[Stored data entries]

==*==

--- src/rtl/dispatch_pkg.sv ---
// Shared defaults and arbitration-mode constants for the slice dispatcher.
// Latency: none (declarations only).
// Backpressure: none (declarations only).
package dispatch_pkg;

  // Default slice field widths as produced by the slice queue
  localparam int DEF_NUM_PARSER = 6;
  localparam int DEF_DATA_W     = 144;
  localparam int DEF_POS_W      = 16;
  localparam int DEF_ADDR_W     = 17;
  localparam int DEF_GARB_W     = 3;
  localparam int DEF_CNT_W      = 16;

  // Arbitration modes
  localparam int MODE_RR    = 0;  // round-robin, base rotates past each grant
  localparam int MODE_FIXED = 1;  // lowest-index ready parser always wins

endpackage

--- src/rtl/rr_arbiter.sv ---
// Round-robin pick: first req bit at or above the one-hot base, wrapping to bit 0.
// Latency: purely combinational.
// Backpressure: none; grant is zero when req is zero.
module rr_arbiter #(
  parameter int WIDTH = 6
) (
  input  logic [WIDTH-1:0] req,
  input  logic [WIDTH-1:0] base,
  output logic [WIDTH-1:0] grant
);

  logic [2*WIDTH-1:0] req2;
  logic [2*WIDTH-1:0] base2;
  logic [2*WIDTH-1:0] diff2;
  logic [2*WIDTH-1:0] gnt2;

  // Subtracting the base from the doubled request clears the first request bit
  // at or above the base; the upper copy covers the wrap-around search.
  always_comb begin
    req2  = {req, req};
    base2 = {{WIDTH{1'b0}}, base};
    diff2 = req2 - base2;
    gnt2  = req2 & ~diff2;
    grant = gnt2[WIDTH-1:0] | gnt2[2*WIDTH-1:WIDTH];
  end

endmodule

--- src/rtl/slice_dispatcher.sv ---
// Pops slices from a show-ahead queue into one output slot and hands each to a parser.
// Latency: head popped in cycle t is granted in cycle t+1 at the earliest; 1 slice/cycle sustained.
// Backpressure: slot holds while no parser is ready or stop_q is set; rdreq only when slot frees.
module slice_dispatcher
  import dispatch_pkg::*;
#(
  parameter int                    NUM_PARSER = DEF_NUM_PARSER,
  parameter int                    DATA_W     = DEF_DATA_W,
  parameter int                    POS_W      = DEF_POS_W,
  parameter int                    ADDR_W     = DEF_ADDR_W,
  parameter int                    GARB_W     = DEF_GARB_W,
  parameter logic [NUM_PARSER-1:0] BASE_INIT  = NUM_PARSER'(1),
  parameter int                    MODE       = MODE_RR,
  parameter int                    CNT_W      = DEF_CNT_W
) (
  input  logic                  clk,
  input  logic                  rst_n,
  input  logic [DATA_W-1:0]     data_in,
  input  logic [POS_W-1:0]      position_in,
  input  logic [ADDR_W-1:0]     address_in,
  input  logic [GARB_W-1:0]     garbage_in,
  input  logic                  lit_flag_in,
  input  logic                  valid_in,
  output logic                  rdreq,
  input  logic                  stop,
  input  logic [NUM_PARSER-1:0] ready,
  output logic [DATA_W-1:0]     data_out,
  output logic [POS_W-1:0]      position_out,
  output logic [ADDR_W-1:0]     address_out,
  output logic [GARB_W-1:0]     garbage_out,
  output logic                  lit_flag_out,
  output logic [NUM_PARSER-1:0] valid_out,
  output logic                  slot_full,
  output logic [CNT_W-1:0]      dispatch_cnt
);

  // Slot and control state
  logic                  slot_v_q, slot_v_d;
  logic                  stop_q, stop_d;
  logic [NUM_PARSER-1:0] base_q, base_d;
  logic [CNT_W-1:0]      cnt_q, cnt_d;

  // Slot payload
  logic [DATA_W-1:0]     data_q, data_d;
  logic [POS_W-1:0]      pos_q, pos_d;
  logic [ADDR_W-1:0]     addr_q, addr_d;
  logic [GARB_W-1:0]     garb_q, garb_d;
  logic                  lit_q, lit_d;

  // Arbitration and handshake
  logic [NUM_PARSER-1:0] rr_grant;
  logic [NUM_PARSER-1:0] fx_grant;
  logic [NUM_PARSER-1:0] grant;
  logic                  dispatch;
  logic                  pop;

  rr_arbiter #(
    .WIDTH (NUM_PARSER)
  ) u_rr_arbiter (
    .req   (ready),
    .base  (base_q),
    .grant (rr_grant)
  );

  // Pick the parser and decide whether the slot drains and/or refills this cycle.
  // rdreq is held low during reset so the queue head is never popped into a slot being cleared.
  always_comb begin
    fx_grant = ready & (~ready + NUM_PARSER'(1));
    grant    = (MODE == MODE_FIXED) ? fx_grant : rr_grant;
    dispatch = slot_v_q & ~stop_q & (|ready);
    pop      = rst_n & valid_in & ~stop_q & (~slot_v_q | dispatch);
  end

  // Next-state: a pop replaces the slot even when it also dispatches; base only moves on a grant.
  always_comb begin
    slot_v_d = slot_v_q;
    stop_d   = stop;
    base_d   = base_q;
    cnt_d    = cnt_q;
    data_d   = data_q;
    pos_d    = pos_q;
    addr_d   = addr_q;
    garb_d   = garb_q;
    lit_d    = lit_q;
    if (pop) begin
      slot_v_d = 1'b1;
      data_d   = data_in;
      pos_d    = position_in;
      addr_d   = address_in;
      garb_d   = garbage_in;
      lit_d    = lit_flag_in;
    end else if (dispatch) begin
      slot_v_d = 1'b0;
    end
    if (dispatch) begin
      cnt_d = cnt_q + CNT_W'(1);
      if (MODE == MODE_RR) begin
        base_d = {grant[NUM_PARSER-2:0], grant[NUM_PARSER-1]};
      end
    end
  end

  // State registers; reset drops any held slice and restarts arbitration at BASE_INIT.
  always_ff @(posedge clk or negedge rst_n) begin
    if (!rst_n) begin
      slot_v_q <= 1'b0;
      stop_q   <= 1'b0;
      base_q   <= BASE_INIT;
      cnt_q    <= '0;
      data_q   <= '0;
      pos_q    <= '0;
      addr_q   <= '0;
      garb_q   <= '0;
      lit_q    <= 1'b0;
    end else begin
      slot_v_q <= slot_v_d;
      stop_q   <= stop_d;
      base_q   <= base_d;
      cnt_q    <= cnt_d;
      data_q   <= data_d;
      pos_q    <= pos_d;
      addr_q   <= addr_d;
      garb_q   <= garb_d;
      lit_q    <= lit_d;
    end
  end

  // Outputs: payload straight from the slot, grant only pulses on a dispatch.
  always_comb begin
    rdreq        = pop;
    valid_out    = dispatch ? grant : '0;
    slot_full    = slot_v_q;
    dispatch_cnt = cnt_q;
    data_out     = data_q;
    position_out = pos_q;
    address_out  = addr_q;
    garbage_out  = garb_q;
    lit_flag_out = lit_q;
  end

endmodule

--- config.mk ---
export PLATFORM = sky130hd
export DESIGN_NAME = slice_dispatcher
export DESIGN_NICKNAME = d
export VERILOG_FILES = /design/src/rtl/dispatch_pkg.sv /design/src/rtl/rr_arbiter.sv /design/src/rtl/slice_dispatcher.sv
export SDC_FILE = /design/constraint.sdc
export NUM_CORES = 1
export LEC_CHECK = 0
export ABC_AREA = 1
export BUFFER_PORTS_ARGS = -buffer_cell sky130_fd_sc_hd__buf_2
export CAP_MARGIN = 15
export CORE_AREA = 4 4 152 154
export DETAILED_ROUTE_END_ITERATION = 8
export DIE_AREA = 0 0 156 158
export HOLD_SLACK_MARGIN = 0.02
export PLACE_DENSITY_LB_ADDON = 0.3
export SLEW_MARGIN = 20
export SYNTH_ARGS = -nofsm -noshare
export SYNTH_HDL_FRONTEND = slang
export SYNTH_SLANG_ARGS = --single-unit
--- constraint.sdc ---
create_clock -name clk -period 1.8 [get_ports clk]
set_input_delay 0.18 -clock clk [delete_from_list [all_inputs] [get_ports clk]]
set_output_delay 0.18 -clock clk [all_outputs]
set_load 0.01 [all_outputs]
Word level (Yosys, flattened, before mapping)
Index checks and enable logic that the tools add are counted.
Storage, ports and cells
  input port bits: 191
  word-level logic and storage cells: 27
  register bits after elaboration: 205
  output and inout bits: 205
Cells by class
  bitwise gates (word level): 11
  mux-type cells: 3
  reductions and logical operators: 2
  $add $sub $neg: 2
Operators by type and width (number)
  adder 16 x 1 -> 16 bit (second input constant): 1
  bitwise AND 12 bit: 1
  inverter 12 bit: 1
  subtractor 12 x 6 -> 12 bit: 1
  two-way mux 6 bit: 1
  OR 6 bit: 1
  OR reduction 6 bit: 1
  bitwise AND 1 bit: 5
  two-way mux 1 bit: 2
  inverter 1 bit: 2
  nonzero test 2 bit: 1
  OR 1 bit: 1

Depth between registers and ports, before layout
Gate-level depths: netlist of the first run.
  depth after elaboration: 6
  depth in mapped cells: 11
  mapped depth without buffers: 11

By module
Synthesis of the first run repeated with hierarchy kept, for this count alone.
Second synthesis, totals
  cells, all modules: 1028
  area total of the unflattened synthesis: 8811.0 um^2
Modules (own cells, without submodules)
  slice_dispatcher: area an instance 8420.6 um^2, cells each 953, times used 1
  rr_arbiter: area an instance 390.4 um^2, cells each 75, times used 1

Worst setup path after synthesis of the first run
OpenSTA, ideal clock, no wires.
  path kind: register to output
  from: register base_q[0]
  to: output valid_out[2]
  buffers on the path: 0
  arrival time: 1.464 ns
  setup slack: 0.156 ns
  stages on the path, launching flop included: 11
  cell sequence: dfstp_2 -> nand2_1 -> inv_1 -> fa_1 -> nand3b_1 -> nand2_1 -> nand3_1 -> nand2_1 -> nand2_1 -> nand3_1 -> inv_1
Between the ends
  cells in the longest elaborated chain, start to end: 5
Ends and longest elaborated chain
  start: declaration: RTL line slice_dispatcher.sv:40  | logic [NUM_PARSER-1:0] base_q, base_d;
  start signal: assignment: RTL line slice_dispatcher.sv:118  | base_q <= base_d;
  subtractor 12 x 6 -> 12 bit: RTL line rr_arbiter.sv:22  | diff2 = req2 - base2;
  inverter 12 bit: RTL line rr_arbiter.sv:23  | gnt2 = req2 & ~diff2;
  bitwise AND 12 bit: RTL line rr_arbiter.sv:23
  OR 6 bit: RTL line rr_arbiter.sv:24  | grant = gnt2[WIDTH-1:0] | gnt2[2*WIDTH-1:WIDTH];
  two-way mux 6 bit: RTL line slice_dispatcher.sv:131  | valid_out = dispatch ? grant : '0;
  end: declaration: RTL line slice_dispatcher.sv:32  | output logic [NUM_PARSER-1:0] valid_out,
No other way between the ends.

Final worst setup path of the first run
  from: register base_q[0]
  to: output valid_out[4]
The elaborated chain is that of the path after synthesis.

==> out/metrics.csv, run 1 <==
stage,metric,value,unit
run_status,outcome,finished with violations,
run_status,failing checks,setup timing,
floorplanning,Die Span Y,158,um
critical_path,arrival time worst endpoint,2.13,ns
worst_hold_path,Worst Hold Class,input pin to flop,
critical_path,reg2reg path depth,16,
global_route,pin count of the biggest net entering global routing,114,
synthesis,synth unique cells,23,
critical_path,Worst Path Buf+Inv,3,
placed_design,port bufs,395,
critical_path,CP Max Fanout,2,
floorplanning,initial core utilization,39.0,%
power_and_ir_drop,VDD IR-drop max,0.970,mV
critical_path,CP startpoint kind,flop,
placed_design,placed insts,1655,
worst_hold_path,hold_sp,ready[5],
drt,DR WL/cell,16.1,um
synthesis,YS warnings,0,
synthesis,Yosys top cell area share,60.3,%
sta,Fin Clk Skew,0.0139,ns
cts,Clock Sinks,205,
sta,Final min period,2.31,ns
flow_run,Max Cap Viol,0,
critical_path,CP Capture Type,output port,
global_route,GRT Total Usage,23.5,%
sta,setup TNS,-2.89,ns
global_route,total congestion overflow,0,
synthesis,Synth Register Bits,205,
drt,DR DRC count,0,
critical_path,WS Path Type,flop to output port,
critical_path,"most used cell, CP",nand2_2,
sta,final setup vio count,7,
synthesis,Most used DFF post-synth,dfrtp_1,
cts,Clock Latency Late Sink,0.50,ns
synthesis,asr flop ratio synth,100,%
placed_design,HPWL after DPL,18300,um
layout,fin nets,1810,
layout,post-route insts no fill,1910,
synthesis,post-synthesis instance total,1008,
floorplanning,row count,54,
cts,clock-pin slew on the worst setup and hold paths,0.06,ns
sta,WHS,0.0233,ns
floorplanning,full die area,24600,um2
sta,crit share post-route,128,%
cts,H-tree depth,1,
critical_path,slowest CP cell,dfstp_2,
cts,CTS Buf Count,23,
floorplanning,Die X,156,um
synthesis,synth top area cells,"dfrtp_1, nand2_1, inv_1, buf_2, buf_6",
synthesis,number of flops mapped to enable cells by yosys,0,
drt,initial detailed-routing violation count,610,
drt,Via density,4.73,
placed_design,RD Place Congestion,0.816,
critical_path,RR Startpoint,base_q[0],
synthesis,cell taking the most area after synthesis,dfrtp_1,
synthesis,Syn Nets,1206,
layout,Layout area overhead,64.4,%
layout,fraction of layout cells with a size suffix above 1,32.1,%
critical_path,critical path's top delay family,simple AND/OR/NAND/NOR gates,
worst_hold_path,worst hold path endpoint,base_q[0],
sta,RSZ-0062 raised after global routing,yes,
drt,Vias,9034,
critical_path,worst path cell trace,"nand2_2, inv_2, fa_2, nand3b_1, nand2_2, xor2_1, nand2_2, nand2_2, inv_1, buf_2",
power_and_ir_drop,pwr/cell area,1300,nW/um2
sta,worst-margin pin slew,0.592,ns
cts,Root Driver,clkbuf_16,
floorplanning,total core area,21700,um2
floorplanning,io pins,396,
critical_path,Crit path largest cell delay,0.37,ns
drt,First-pass DRT Iterations,6,
synthesis,synthesized area,8460,um2
sta,fmax,0.433,GHz
layout,FILL cells,1627,
critical_path,Crit path depth,10,
critical_path,"reg-to-reg slack, setup",-0.43,ns
critical_path,worst r2r dst,base_q[5],
global_route,first-pass GRT wire length,46900,um
sta,final worst slack,-0.510,ns
worst_hold_path,hold path depth,5,
cts,CTS tree,yes,
sta,Worst slew margin,60.5,%
drt,DRT antenna net count,0,
sta,Final Slew Violations,0,
global_route,vias in the first global route,9193,
synthesis,Mapped Avg Cell Area,8.40,um2
synthesis,post-synthesis sequential area ratio,60.6,%
global_route,initial antenna violation count,1,
sta,Final Hold Fails,0,
critical_path,Critical Path RT,1.62,ns
drt,final WL,30800,um
cts,clock buffer depth,3,
power_and_ir_drop,Leak,7.88,nW
cells by family after synthesis:
logic type	share of synthesized area (%)
adder cells (fa/ha/maj)	1.12
XOR/XNOR	1.14
AO/OA/AOI/OAI	0.591
AND/OR/NAND/NOR	31.2
buffers and inverters	5.31
flip-flops	60.6
sequential cells by signal (all words and copies together), names as in the netlist:
signal,cells
garbage_out,3
lit_flag_out,1
dispatch_cnt,16
slot_full,1
stop_q,1
base_q,6
data_out,144
address_out,17
position_out,16
worst max-delay path by stage:
| stage | slack (ns) | endpoint | start |
|---|---|---|---|
| CTS | -0.42 | valid_out[4] | base_q[0] |
| detailed placement | -0.06 | valid_out[2] | base_q[0] |
| global route | -0.61 | valid_out[4] | base_q[0] |
| global placement | -0.03 | valid_out[4] | base_q[0] |
| finish | -0.51 | valid_out[4] | base_q[0] |
| floorplan | 0.16 | valid_out[2] | base_q[0] |
cells in the mapped netlist (3+ instances only):
| cell type | n |
|---|---|
| buf_2 | 29 |
| buf_6 | 9 |
| clkbuf_1 | 3 |
| dfrtp_1 | 204 |
| ha_1 | 6 |
| inv_1 | 45 |
| nand2_1 | 630 |
| nand3_1 | 18 |
| nand4_1 | 9 |
| nor2_1 | 20 |
| nor3_1 | 6 |
| o21ai_0 | 8 |
| xnor2_1 | 5 |
| xor2_1 | 6 |
layout by cell type, fill, tap and decap left out, types with 2 or more instances in the layout:
master / n
xor2_1: 6
nand2_1: 607
clkinv_4: 2
buf_12: 8
clkinv_2: 2
nand3_1: 11
clkbuf_1: 4
bufinv_16: 5
ha_4: 5
diode_2: 2
nand4_1: 9
nor2_1: 20
o21ai_0: 8
dfrtp_1: 204
nand3_4: 2
inv_1: 37
buf_2: 392
clkbuf_16: 23
nand3_2: 5
nor3_1: 6
dlygate4sd3_1: 185
clkbuf_8: 5
inv_2: 7
buf_4: 23
nand2_2: 19
xnor2_1: 4
buf_6: 12
nand2_4: 5
power breakdown:
group	total (mW)	switching [mW]	leakage, nW	internal, mW
clock	5.12	1.89	0.404	3.23
sequential	6.95	0.903	2.57	6.05
combinational	6.00	3.39	4.90	2.62
total	18.1	6.18	7.88	11.9
stage by stage:
stage	area [um2]	utilization, %	power (mW)	worst slack, ns
finish	13900	64.2	18.1	-0.510
global route	13900	64.1	19.1	-0.608
CTS	13800	63.4	17.7	-0.424
detailed placement	10700	49.5	11.9	-0.0595
global placement	10700	49.5	11.8	-0.0271
floorplan	8460	-	9.43	0.156
routing by layer:
metal,GRT usage (%),routed length (um),up-vias,part of all wire [%]
met5,0,0,-,0
li1,-,-,4247,-
met2,40.2,15300,479,50
met1,27.6,11100,4194,36
met4,9.38,1280,0,4.1
met3,7.22,3050,114,9.9
area by class of cell:
cell class	instances	area [um2]	area share (%)
Clock inverter	10	185	1.33
Clock buffer	31	646	4.64
Multi-Input combinational cell	715	3090	22.2
Tap cell	280	350	2.52
Antenna cell	2	5.00	0.0360
Timing Repair Buffer	622	4330	31.1
Sequential cell	205	5130	36.9
Inverter	45	176	1.27
worst reg2reg max path, cell delays in order (launching register included):
cell and delay, ns:
dfstp_2 0.53, nand2_2 0.06, inv_2 0.06, fa_2 0.19, nand3b_1 0.13, nand2_2 0.09
xor2_1 0.18, nand2_2 0.08, nand2_2 0.06, buf_4 0.13, buf_6 0.10, buf_6 0.10
buf_6 0.10, buf_6 0.10, buf_6 0.10, buf_6 0.10, nand2_2 0.05
repair_timing:
item | in CTS | in global routing
gates resized for setup | 41 | 28
pin swaps | 6 | 11
setup buffers | 16 | 14
gates cloned | 1 | 0
setup endpoints to repair | 7 | 44
hold endpoints to repair | 388 | 0
hold buffers | 185 | 0
Note: power is estimated with default switching activity, not from simulation.
==> inputs of run 2 (changes only) <==
--- a/config.mk
+++ b/config.mk
@@ -8,9 +8,10 @@
 export ABC_AREA = 1
 export BUFFER_PORTS_ARGS = -buffer_cell sky130_fd_sc_hd__buf_2
 export CAP_MARGIN = 15
-export CORE_AREA = 4 4 152 154
+export CORE_AREA = 2 2 153 155
+export CTS_BUF_LIST = sky130_fd_sc_hd__clkbuf_4
 export DETAILED_ROUTE_END_ITERATION = 8
-export DIE_AREA = 0 0 156 158
+export DIE_AREA = 0 0 155 157
 export HOLD_SLACK_MARGIN = 0.02
 export PLACE_DENSITY_LB_ADDON = 0.3
 export SLEW_MARGIN = 20
==> out/metrics.csv, run 2 (same netlist as run 1, synthesis figures left out) <==
stage,metric,value,unit
global_route,first-pass GRT wire length,47000,um
sta,fmax,0.414,GHz
power_and_ir_drop,pwr/cell area,1220,nW/um2
critical_path,CP Capture Type,output port,
run_status,failing checks,setup timing,
layout,"commonest non-fill, non-tap cell in the layout",nand2_1,
floorplanning,Die Span Y,157,um
sta,Final min period,2.41,ns
placed_design,placed insts,1661,
critical_path,CP Max Fanout,3,
sta,Worst slew margin,61.1,%
layout,post-route insts no fill,1967,
drt,Via density,4.65,
sta,RSZ-0062 raised after global routing,yes,
layout,max reg flops,144,
floorplanning,row count,55,
layout,Layout area overhead,61.3,%
sta,worst-margin pin slew,0.583,ns
flow_run,Max Cap Viol,0,
global_route,GRT Total Usage,24.1,%
floorplanning,initial core utilization,37.6,%
sta,crit share post-route,134,%
cts,CTS tree,yes,
floorplanning,total core area,22500,um2
placed_design,port bufs,395,
floorplanning,io pins,396,
layout,fraction of layout cells with a size suffix above 1,32.9,%
placed_design,Post-Place Setup Slack,-0.0593,ns
global_route,total congestion overflow,0,
sta,final worst slack,-0.613,ns
placed_design,HPWL after DPL,17800,um
drt,First-pass DRT Iterations,7,
sta,Fin Clk Skew,0.0291,ns
floorplanning,full die area,24300,um2
global_route,vias in the first global route,9691,
cts,Root Driver,clkbuf_4,
sta,Final Slew Violations,0,
floorplanning,Die X,155,um
global_route,pin count of the biggest net entering global routing,109,
critical_path,arrival time worst endpoint,2.23,ns
worst_hold_path,Worst Hold Class,input pin to flop,
run_status,outcome,finished with violations,
sta,final setup vio count,7,
power_and_ir_drop,Leak,7.82,nW
drt,DR DRC count,0,
placed_design,RD Place Congestion,0.835,
global_route,initial antenna violation count,2,
sta,setup TNS,-3.29,ns
cts,clock buffer depth,3,
power_and_ir_drop,total power,16.7,mW
cts,Clock Latency Late Sink,0.64,ns
drt,final WL,30200,um
drt,DRT antenna net count,0,
cts,Clock Sinks,205,
layout,"commonest cells after routing, fill and taps aside","nand2_1, buf_2, dfrtp_1",
cts,H-tree depth,2,
power_and_ir_drop,VDD IR-drop max,0.711,mV
cts,CTS Buf Count,54,
layout,fin nets,1838,
drt,Vias,9154,
critical_path,WS Path Type,flop to output port,
critical_path,CP startpoint kind,flop,
cts,clock-pin slew on the worst setup and hold paths,0.06,ns
critical_path,Critical Path RT,1.62,ns
drt,DR WL/cell,15.4,um
sta,Final Hold Fails,0,
layout,FILL cells,1825,
drt,initial detailed-routing violation count,601,
-- run 2: changes by cell type in the layout (fill, tap and decap cells not counted), sizes merged --
| cell | change |
|---|---|
| bufinv | -5 |
| inv | +1 |
| buf | -8 |
| dlygate4sd3 | +5 |
| diode | +1 |
| clkinv | +10 |
| dlymetal6s4s | +1 |
| clkbuf | +48 |
| bufbuf | -1 |
-- run 2: path summary, 6_finish.rpt --
path                          startpoint            end  slack, ns  depth (start not counted)
min in group asynchronous          rst_n      base_q[4]       0.22                          3
max in group asynchronous          rst_n   data_out[83]       1.12                          3
hold / removal                  ready[1]      base_q[4]       0.08                          7
hold reg to reg            data_out[141]  data_out[141]       0.47                          2
setup reg to reg               base_q[0]      base_q[3]       0.11                         11
setup / recovery               base_q[0]   valid_out[2]      -0.61                         11
-- run 2: timing repair --
item,4_1_cts,5_1_grt
endpoints found under the setup margin,7,37
hold buffers,191,0
endpoints found under the hold margin,394,0
resized for setup,22,29
pin swaps,5,12
setup buffers,6,11
-- run 2: layout make-up --
type                    instances  area, um2  area share, %
clock inverters                16       65.1          0.477
inverters                      45        181           1.33
multi-input cells             715       3060           22.4
diodes                          3       7.51         0.0550
clock buffers                  79        593           4.34
well taps                     285        357           2.61
flip-flops and latches        205       5130           37.6
repair buffers                619       4260           31.2
-- run 2: stage by stage --
stage | util (%) | instance area (um2) | hold slack [ns]
floorplan | - | 8460 | -0.116
global placement | 47.8 | 10700 | 0.289
detailed placement | 47.8 | 10700 | 0.290
CTS | 59.9 | 13500 | 0.0210
global route | 60.7 | 13600 | 0.0253
finish | 60.7 | 13700 | 0.0827
-- run 2: routing by layer --
metal / part of all wire, % / global-route usage, % / routed length, um
met1: 37 / 25.8 / 11200
met2: 49 / 42.2 / 14900
met3: 9.0 / 7.87 / 2730
met4: 4.8 / 13.4 / 1450
met5: 0 / 0 / 0
-- run 2: worst max-delay path, cell delays in order, from the launching register on --
cell and delay (ns):
dfstp_2 0.37, nand2_2 0.07, inv_2 0.04, fa_2 0.33, nand3b_1 0.18, nand2_2 0.10, nand3_2 0.09, nand2_1 0.10
nand2_1 0.07, nand3_2 0.08, inv_1 0.04, buf_2 0.13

==*==

For every line in the entries above that contains "constraint", add one to a count, and give that number by itself.

2